Step 1: Create Your Copilot

  1. Go to Copilot Studio (copilotstudio.microsoft.com)
  2. Sign in using your Microsoft (school or work) account
  3. Click the "Create" or “Agent” tabs, and then the “New Agent” button
  4. If you have a text description of the task your agent should do, you can type in the message box, otherwise you can click “Skip to configure” to or “Create” to go to the configuration overview page immediately.
  5. Click Create

This creates a basic chatbot ready for customization.

Step 2: Add a Topic for Resume Summarizing

Topics are individual conversations your bot can handle. When the user says a trigger phrase, the bot starts the topic.

  1. In the top menu bar, click Topics (should be between Agents and Activity)
  2. Select “+ Add a topic”, either from blank or from a description
  3. You will be taken to the flow designer canvas (authoring canvas) for that topic, with an initial trigger action.
    • If orchestration is turned on, this trigger will automatically be “The agent chooses.” This uses natural language parsing to identify when the user is trying to trigger the topic. You can change this trigger by going to the Overview of the agent and toggling orchestration off.
  4. For manual triggers, you can add trigger phrases like:
    1. "Summarize this resume"
    2. "Can you help with a resume?"
    3. "What's this resume about?"
Now you're in a visual editor where you build the conversation flow.

 

Step 3: Ask the User for Resume Text

Let’s start the conversation by prompting the user to paste the resume.

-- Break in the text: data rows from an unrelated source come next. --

$ cat src/hw/rtl/bmp_pkg.sv
`default_nettype none
// ----------------------------------------------------------------------------
// bmp_pkg
// Types and constants shared by the BLE-MIDI packet parser modules.
// ----------------------------------------------------------------------------
package bmp_pkg;

  // Parser phase
  typedef enum logic [2:0] {
    PH_HEADER     = 3'd0,
    PH_STAMP1_OK  = 3'd1,
    PH_STAMP1_BAD = 3'd2,
    PH_MSG_START  = 3'd3,
    PH_AFTER_TS   = 3'd4,
    PH_DATA       = 3'd5,
    PH_DISCARD    = 3'd7
  } phase_e;

  // Result kinds
  localparam logic [2:0] KIND_ERROR = 3'd7;

  // Error codes
  localparam logic [2:0] ERR_SHORT     = 3'd0;
  localparam logic [2:0] ERR_HEADER    = 3'd1;
  localparam logic [2:0] ERR_NO_STATUS = 3'd2;
  localparam logic [2:0] ERR_SYSTEM    = 3'd3;
  localparam logic [2:0] ERR_TRUNC     = 3'd4;

  // Status command nibbles
  localparam logic [3:0] CMD_PROGRAM = 4'hC;
  localparam logic [3:0] CMD_CTOUCH  = 4'hD;
  localparam logic [3:0] CMD_BEND    = 4'hE;
  localparam logic [3:0] CMD_SYSTEM  = 4'hF;

  localparam int unsigned EnableW = 7;
  localparam int unsigned StampW  = 13;

  // One result item
  typedef struct packed {
    logic [2:0]        event_kind;
    logic [3:0]        channel;
    logic [6:0]        first_value;
    logic [6:0]        second_value;
    logic [13:0]       bend_value;
    logic [StampW-1:0] time_stamp;
    logic [2:0]        error_code;
  } res_t;

  localparam int unsigned ResW = $bits(res_t);

endpackage
`default_nettype wire

$ cat src/hw/rtl/ble_midi_packet_parser.sv
`default_nettype none
// ----------------------------------------------------------------------------
// ble_midi_packet_parser
// BLE-MIDI packet parser: packet bytes in, channel voice events or one
// error result per bad packet out.
// ----------------------------------------------------------------------------
//
// Channel   Dir  Handshake               Payload
// s_axis    in   tvalid/tready           tdata = packet_byte, tuser = first,
//                                        tlast = last byte of packet
// m_axis    out  tvalid/tready           tdata = result fields, tuser = kind
// cfg       in   cfg_valid_i/cfg_ready_o cfg_data_i = event_enable[6:0]
//
// One byte per cycle: the parser state machine in the front handles a byte
// in the cycle it is transferred. A result reaches m_axis through the queue
// write and then the output register. s_axis_tready drops only while the
// result queue is full, i.e. when m_axis is stalled; bytes that produce no
// result still wait on that. Reset is asynchronous, active low, and leaves
// the parser awaiting a packet header with all events enabled.
//
module ble_midi_packet_parser #(
  parameter int unsigned QueueDepth = 2
) (
  input  wire logic        clk_i,
  input  wire logic        rst_ni,
  // byte stream
  input  wire logic        s_axis_tvalid,
  output logic             s_axis_tready,
  input  wire logic [7:0]  s_axis_tdata,  // [7:0] packet_byte
  input  wire logic [0:0]  s_axis_tuser,  // [0] first_in_packet
  input  wire logic        s_axis_tlast,  // last_in_packet
  // result stream
  output logic             m_axis_tvalid,
  input  wire logic        m_axis_tready,
  output logic [47:0]      m_axis_tdata,  // [3:0] channel, [10:4] first_value,
                                          // [17:11] second_value,
                                          // [31:18] bend_value,
                                          // [44:32] time_stamp,
                                          // [47:45] error_code
  output logic [2:0]       m_axis_tuser,  // [2:0] event_kind
  // event enable register
  input  wire logic        cfg_valid_i,
  output logic             cfg_ready_o,
  input  wire logic [6:0]  cfg_data_i
);
  import bmp_pkg::*;

  logic in_fire, push, full, head_vld, pop;
  res_t push_data, head_data;

  // register always writable; the user must write it only while idle, the block does not enforce it
  assign cfg_ready_o   = 1'b1;
  assign s_axis_tready = !full;
  assign in_fire       = s_axis_tvalid && s_axis_tready;

  bmp_front u_front (
    .clk_i       (clk_i),
    .rst_ni      (rst_ni),
    .cfg_we_i    (cfg_valid_i),
    .cfg_data_i  (cfg_data_i),
    .in_fire_i   (in_fire),
    .byte_i      (s_axis_tdata),
    .first_i     (s_axis_tuser[0]),
    .last_i      (s_axis_tlast),
    .push_o      (push),
    .push_data_o (push_data)
  );

  bmp_queue #(
    .Depth (QueueDepth)
  ) u_queue (
    .clk_i       (clk_i),
    .rst_ni      (rst_ni),
    .push_i      (push),
    .push_data_i (push_data),
    .pop_i       (pop),
    .full_o      (full),
    .head_vld_o  (head_vld),
    .head_data_o (head_data)
  );

  bmp_back u_back (
    .clk_i         (clk_i),
    .rst_ni        (rst_ni),
    .head_vld_i    (head_vld),
    .head_data_i   (head_data),
    .pop_o         (pop),
    .m_axis_tvalid (m_axis_tvalid),
    .m_axis_tready (m_axis_tready),
    .m_axis_tdata  (m_axis_tdata),
    .m_axis_tuser  (m_axis_tuser)
  );

endmodule
`default_nettype wire

$ cat src/hw/rtl/bmp_front.sv
`default_nettype none
// ----------------------------------------------------------------------------
// bmp_front
// Parser front end: takes one packet byte per transfer, runs the packet
// state machine and hands each produced result to the queue.
// ----------------------------------------------------------------------------
module bmp_front (
  input  wire logic                   clk_i,
  input  wire logic                   rst_ni,
  input  wire logic                   cfg_we_i,
  input  wire logic [6:0]             cfg_data_i,
  input  wire logic                   in_fire_i,
  input  wire logic [7:0]             byte_i,
  input  wire logic                   first_i,
  input  wire logic                   last_i,
  output logic                        push_o,
  output bmp_pkg::res_t               push_data_o
);
  import bmp_pkg::*;

  logic [EnableW-1:0] en_q;
  phase_e             phase_q, phase_d;
  logic [7:0]         rstat_q, rstat_d;
  logic [StampW-1:0]  stamp_q, stamp_d;
  logic [6:0]         held_q, held_d;
  logic               seen_q, seen_d;

  logic       take, seen_eff, err_vld, evt_vld, one_byte;
  logic [2:0] err_code;
  logic [3:0] cmd;
  logic [6:0] d, v1, v2;
  res_t       res;

  assign d   = byte_i[6:0];
  assign cmd = rstat_q[7:4];

  always_comb begin
    phase_d  = phase_q;
    rstat_d  = rstat_q;
    stamp_d  = stamp_q;
    held_d   = held_q;
    seen_d   = seen_q;
    take     = 1'b0;
    seen_eff = seen_q;
    err_vld  = 1'b0;
    err_code = ERR_SHORT;
    evt_vld  = 1'b0;
    one_byte = 1'b0;
    v1       = '0;
    v2       = '0;

    if (first_i || phase_q == PH_HEADER) begin
      rstat_d = '0;
      held_d  = '0;
      seen_d  = 1'b0;
      stamp_d = {byte_i[5:0], 7'd0};
      if (last_i) begin
        err_vld  = 1'b1;
        err_code = ERR_SHORT;
      end else begin
        phase_d = byte_i[7] ? PH_STAMP1_OK : PH_STAMP1_BAD;
      end
    end else begin
      unique case (phase_q)
        PH_STAMP1_OK, PH_STAMP1_BAD: begin
          if (last_i) begin
            err_vld  = 1'b1;
            err_code = ERR_SHORT;
          end else if (phase_q == PH_STAMP1_BAD || !byte_i[7]) begin
            err_vld  = 1'b1;
            err_code = ERR_HEADER;
          end else begin
            stamp_d = {stamp_q[12:7], d};
            phase_d = PH_AFTER_TS;
          end
        end
        PH_MSG_START: begin
          if (byte_i[7]) begin
            stamp_d = {stamp_q[12:7], d};
            if (last_i) begin
              err_vld  = 1'b1;
              err_code = ERR_TRUNC;
            end else begin
              phase_d = PH_AFTER_TS;
            end
          end else if (rstat_q == 8'd0) begin
            err_vld  = 1'b1;
            err_code = ERR_NO_STATUS;
          end else begin
            take     = 1'b1;
            seen_eff = 1'b0;
          end
        end
        PH_AFTER_TS: begin
          if (byte_i[7]) begin
            rstat_d = byte_i;
            seen_d  = 1'b0;
            if (byte_i[7:4] == CMD_SYSTEM) begin
              err_vld  = 1'b1;
              err_code = ERR_SYSTEM;
            end else if (last_i) begin
              err_vld  = 1'b1;
              err_code = ERR_TRUNC;
            end else begin
              phase_d = PH_DATA;
            end
          end else if (rstat_q == 8'd0) begin
            err_vld  = 1'b1;
            err_code = ERR_NO_STATUS;
          end else begin
            take     = 1'b1;
            seen_eff = 1'b0;
          end
        end
        PH_DATA: begin
          take = 1'b1;
        end
        default: begin
          if (last_i) phase_d = PH_HEADER;
        end
      endcase
    end

    // data byte inside a message
    if (take) begin
      one_byte = (cmd == CMD_PROGRAM) || (cmd == CMD_CTOUCH);
      if (!one_byte && !seen_eff) begin
        held_d  = d;
        seen_d  = 1'b1;
        phase_d = PH_DATA;
        if (last_i) begin
          err_vld  = 1'b1;
          err_code = ERR_TRUNC;
        end
      end else begin
        v1      = one_byte ? d : held_q;
        v2      = one_byte ? 7'd0 : d;
        seen_d  = 1'b0;
        phase_d = last_i ? PH_HEADER : PH_MSG_START;
        evt_vld = en_q[cmd[2:0]];
      end
    end

    if (err_vld) phase_d = last_i ? PH_HEADER : PH_DISCARD;
  end

  always_comb begin
    res = '0;
    res.time_stamp = stamp_d;
    if (err_vld) begin
      res.event_kind = KIND_ERROR;
      res.error_code = err_code;
    end else begin
      res.event_kind   = cmd[2:0];
      res.channel      = rstat_q[3:0];
      res.first_value  = v1;
      res.second_value = v2;
      res.bend_value   = (cmd == CMD_BEND) ? {v2, v1} : 14'd0;
    end
  end

  assign push_o      = in_fire_i && (err_vld || evt_vld);
  assign push_data_o = res;

  always_ff @(posedge clk_i or negedge rst_ni) begin
    if (!rst_ni) begin
      en_q    <= '1;
      phase_q <= PH_HEADER;
      rstat_q <= '0;
      stamp_q <= '0;
      held_q  <= '0;
      seen_q  <= 1'b0;
    end else begin
      if (cfg_we_i) en_q <= cfg_data_i;
      if (in_fire_i) begin
        phase_q <= phase_d;
        rstat_q <= rstat_d;
        stamp_q <= stamp_d;
        held_q  <= held_d;
        seen_q  <= seen_d;
      end
    end
  end

endmodule
`default_nettype wire

$ cat src/hw/rtl/bmp_queue.sv
`default_nettype none
// ----------------------------------------------------------------------------
// bmp_queue
// Short result queue between parser and output stage.
// ----------------------------------------------------------------------------
module bmp_queue #(
  parameter int unsigned Depth = 2
) (
  input  wire logic          clk_i,
  input  wire logic          rst_ni,
  input  wire logic          push_i,
  input  bmp_pkg::res_t      push_data_i,
  input  wire logic          pop_i,
  output logic               full_o,
  output logic               head_vld_o,
  output bmp_pkg::res_t      head_data_o
);
  import bmp_pkg::*;

  localparam int unsigned PtrW = (Depth > 1) ? $clog2(Depth) : 1;
  localparam int unsigned CntW = $clog2(Depth + 1);
  localparam logic [PtrW-1:0] LastPtr = PtrW'(Depth - 1);
  localparam logic [CntW-1:0] Full    = CntW'(Depth);

  res_t            mem_q [Depth];
  logic [PtrW-1:0] wptr_q, rptr_q;
  logic [CntW-1:0] cnt_q;
  logic            do_push, do_pop;

  assign full_o      = (cnt_q == Full);
  assign head_vld_o  = (cnt_q != '0);
  assign head_data_o = mem_q[rptr_q];
  assign do_push     = push_i && !full_o;
  assign do_pop      = pop_i && head_vld_o;

  always_ff @(posedge clk_i) begin
    if (do_push) mem_q[wptr_q] <= push_data_i;
  end

  always_ff @(posedge clk_i or negedge rst_ni) begin
    if (!rst_ni) begin
      wptr_q <= '0;
      rptr_q <= '0;
      cnt_q  <= '0;
    end else begin
      if (do_push) wptr_q <= (wptr_q == LastPtr) ? '0 : wptr_q + 1'b1;
      if (do_pop)  rptr_q <= (rptr_q == LastPtr) ? '0 : rptr_q + 1'b1;
      if (do_push && !do_pop)      cnt_q <= cnt_q + 1'b1;
      else if (do_pop && !do_push) cnt_q <= cnt_q - 1'b1;
    end
  end

endmodule
`default_nettype wire

$ cat src/hw/rtl/bmp_back.sv
`default_nettype none
// ----------------------------------------------------------------------------
// bmp_back
// Output stage: holds one result and packs it onto the master stream.
// ----------------------------------------------------------------------------
module bmp_back (
  input  wire logic          clk_i,
  input  wire logic          rst_ni,
  input  wire logic          head_vld_i,
  input  bmp_pkg::res_t      head_data_i,
  output logic               pop_o,
  output logic               m_axis_tvalid,
  input  wire logic          m_axis_tready,
  output logic [47:0]        m_axis_tdata,
  output logic [2:0]         m_axis_tuser
);
  import bmp_pkg::*;

  logic vld_q;
  res_t res_q;

  // load when empty or the held result is being taken
  assign pop_o = head_vld_i && (!vld_q || m_axis_tready);

  always_ff @(posedge clk_i or negedge rst_ni) begin
    if (!rst_ni) begin
      vld_q <= 1'b0;
    end else if (!vld_q || m_axis_tready) begin
      vld_q <= head_vld_i;
    end
  end

  always_ff @(posedge clk_i) begin
    if (pop_o) res_q <= head_data_i;
  end

  assign m_axis_tvalid = vld_q;
  assign m_axis_tuser  = res_q.event_kind;
  assign m_axis_tdata  = {res_q.error_code, res_q.time_stamp, res_q.bend_value,
                          res_q.second_value, res_q.first_value, res_q.channel};

endmodule
`default_nettype wire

  1. In the authoring canvas, click the + icon below your trigger action
  2. Choose “Ask a question”
  3. Enter: “Please paste the resume text here:”
  4. Set response type to “User’s entire response” in the Identify box
  5. Store the response in a variable, e.g., var1 or userResume

This input will later be sent to an external summarizer.

Step 4: Connect to a Resume Summarizing API

Now you'll connect the chatbot to an external summarizer. This can be done using Power Automate, a no-code tool for integrating with APIs.

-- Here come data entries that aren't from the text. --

===== src/hdl/stks_drain_cell.sv =====
// one cell of the result chain: loaded in parallel at end of run, shifts toward the output
// depends on stks_pkg (t_entry)
module stks_drain_cell (
    input  logic             i_clk,
    input  logic             i_rst_n,
    input  logic             i_load,
    input  stks_pkg::t_entry i_load_entry,
    input  logic             i_shift,
    input  stks_pkg::t_entry i_succ,    // contents of the next cell down the chain
    output stks_pkg::t_entry o_entry
);

    stks_pkg::t_entry r_entry;
    stks_pkg::t_entry n_entry;

    always_comb begin
        n_entry = r_entry;
        if (i_load) begin
            n_entry = i_load_entry;
        end else if (i_shift) begin
            n_entry = i_succ;
        end
    end

    always_ff @(posedge i_clk) begin
        r_entry.key <= n_entry.key;
        r_entry.pos <= n_entry.pos;
        if (!i_rst_n) begin
            r_entry.valid <= 1'b0;
        end else begin
            r_entry.valid <= n_entry.valid;
        end
    end

    assign o_entry = r_entry;

endmodule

Option A: Use Your Own API

If you have access to a resume summarization API (e.g. OpenAI, Azure OpenAI, or a custom webhook):

  1. Open Power Automate
  2. Create a new Instant cloud flow → name it SummarizeResumeFlow
  3. Add trigger: When an HTTP request is received
  4. Add action: HTTP → call the resume summarizer API
  5. Return a simple text summary in the response

Option B: Use a Mock/Placeholder Flow

If you’re just testing, the API can return a static message like “This resume is for a marketing specialist with 5 years of experience.”

Once the flow is ready:

  1. Go back to Copilot Studio
  2. In the authoring canvas, click + → choose Call an action
  3. Select your Power Automate flow (SummarizeResumeFlow)
  4. Map the input userResume to the flow
  5. Store the result in a variable, e.g., summaryText

Step 5: Display the Summary to the User

Now that you have the summary, show it to the user.

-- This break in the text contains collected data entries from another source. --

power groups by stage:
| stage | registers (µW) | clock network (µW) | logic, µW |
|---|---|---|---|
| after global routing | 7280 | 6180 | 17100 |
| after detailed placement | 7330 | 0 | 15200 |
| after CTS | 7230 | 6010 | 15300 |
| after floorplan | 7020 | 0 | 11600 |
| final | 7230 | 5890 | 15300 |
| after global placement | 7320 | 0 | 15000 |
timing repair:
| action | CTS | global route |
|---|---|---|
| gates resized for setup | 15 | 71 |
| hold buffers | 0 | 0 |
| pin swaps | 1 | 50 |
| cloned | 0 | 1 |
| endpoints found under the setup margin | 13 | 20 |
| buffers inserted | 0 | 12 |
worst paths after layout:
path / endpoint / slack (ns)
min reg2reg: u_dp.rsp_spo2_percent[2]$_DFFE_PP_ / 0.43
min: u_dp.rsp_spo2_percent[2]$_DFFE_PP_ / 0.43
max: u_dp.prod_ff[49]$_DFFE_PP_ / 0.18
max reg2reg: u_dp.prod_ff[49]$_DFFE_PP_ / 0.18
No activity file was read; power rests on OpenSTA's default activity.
<file path="config.mk">
export PLATFORM = sky130hd
export DESIGN_NAME = escalating_recovery_watchdog_core
export DESIGN_NICKNAME = d
export VERILOG_FILES = /design/src/rtl/core/erw_pkg.sv /design/src/rtl/core/escalating_recovery_watchdog_core.sv /design/src/rtl/core/erw_cfg_regs.sv /design/src/rtl/core/erw_step.sv
export SDC_FILE = /design/constraint.sdc
export NUM_CORES = 1
export LEC_CHECK = 0
export BUFFER_PORTS_ARGS = -buffer_cell sky130_fd_sc_hd__buf_2
export CELL_PAD_IN_SITES_DETAIL_PLACEMENT = 1
export CELL_PAD_IN_SITES_GLOBAL_PLACEMENT = 1
export CORE_ASPECT_RATIO = 0.7
export CORE_UTILIZATION = 50
export CTS_CLUSTER_DIAMETER = 120
export CTS_CLUSTER_SIZE = 24
export DETAILED_ROUTE_END_ITERATION = 12
export PLACE_DENSITY_LB_ADDON = 0.15
export SETUP_SLACK_MARGIN = 0.02
export SLEW_MARGIN = 20
export SYNTH_ARGS = -nofsm -noshare
export SYNTH_HDL_FRONTEND = slang
export SYNTH_SLANG_ARGS = --single-unit
</file>
<file path="constraint.sdc">
create_clock -name aclk -period 10.33 [get_ports aclk]
set_input_delay 0.5165 -clock aclk [delete_from_list [all_inputs] [get_ports aclk]]
set_output_delay 0.5165 -clock aclk [all_outputs]
set_load 0.1 [all_outputs]
</file>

  1. Click the + icon below the flow call
  2. Choose Send a message
  3. Enter:
    1. Here's a summary of the resume: {summaryText}
Optionally, you can add follow-up questions like: Would you like to summarize another resume? Would you like to save this summary?
  1. Click the + icon below the flow call
  2. Choose Send a message
  3. Enter: Here's a summary of the resume: {summaryText}

Optionally, you can add follow-up questions like:

  • Would you like to summarize another resume?
  • Would you like to save this summary?

Step 6: Test and Publish Your Copilot

  1. Click Test your bot (in the top right corner)
  2. Type something like “Can you summarize this resume?”
  3. Paste a resume in the chat box
  4. Verify that it returns a summary

When you’re ready, you can click Publish in the top menu, and then go to Channels to share your bot via Microsoft Teams, or a public or internal website! Congrats on publishing your first agent!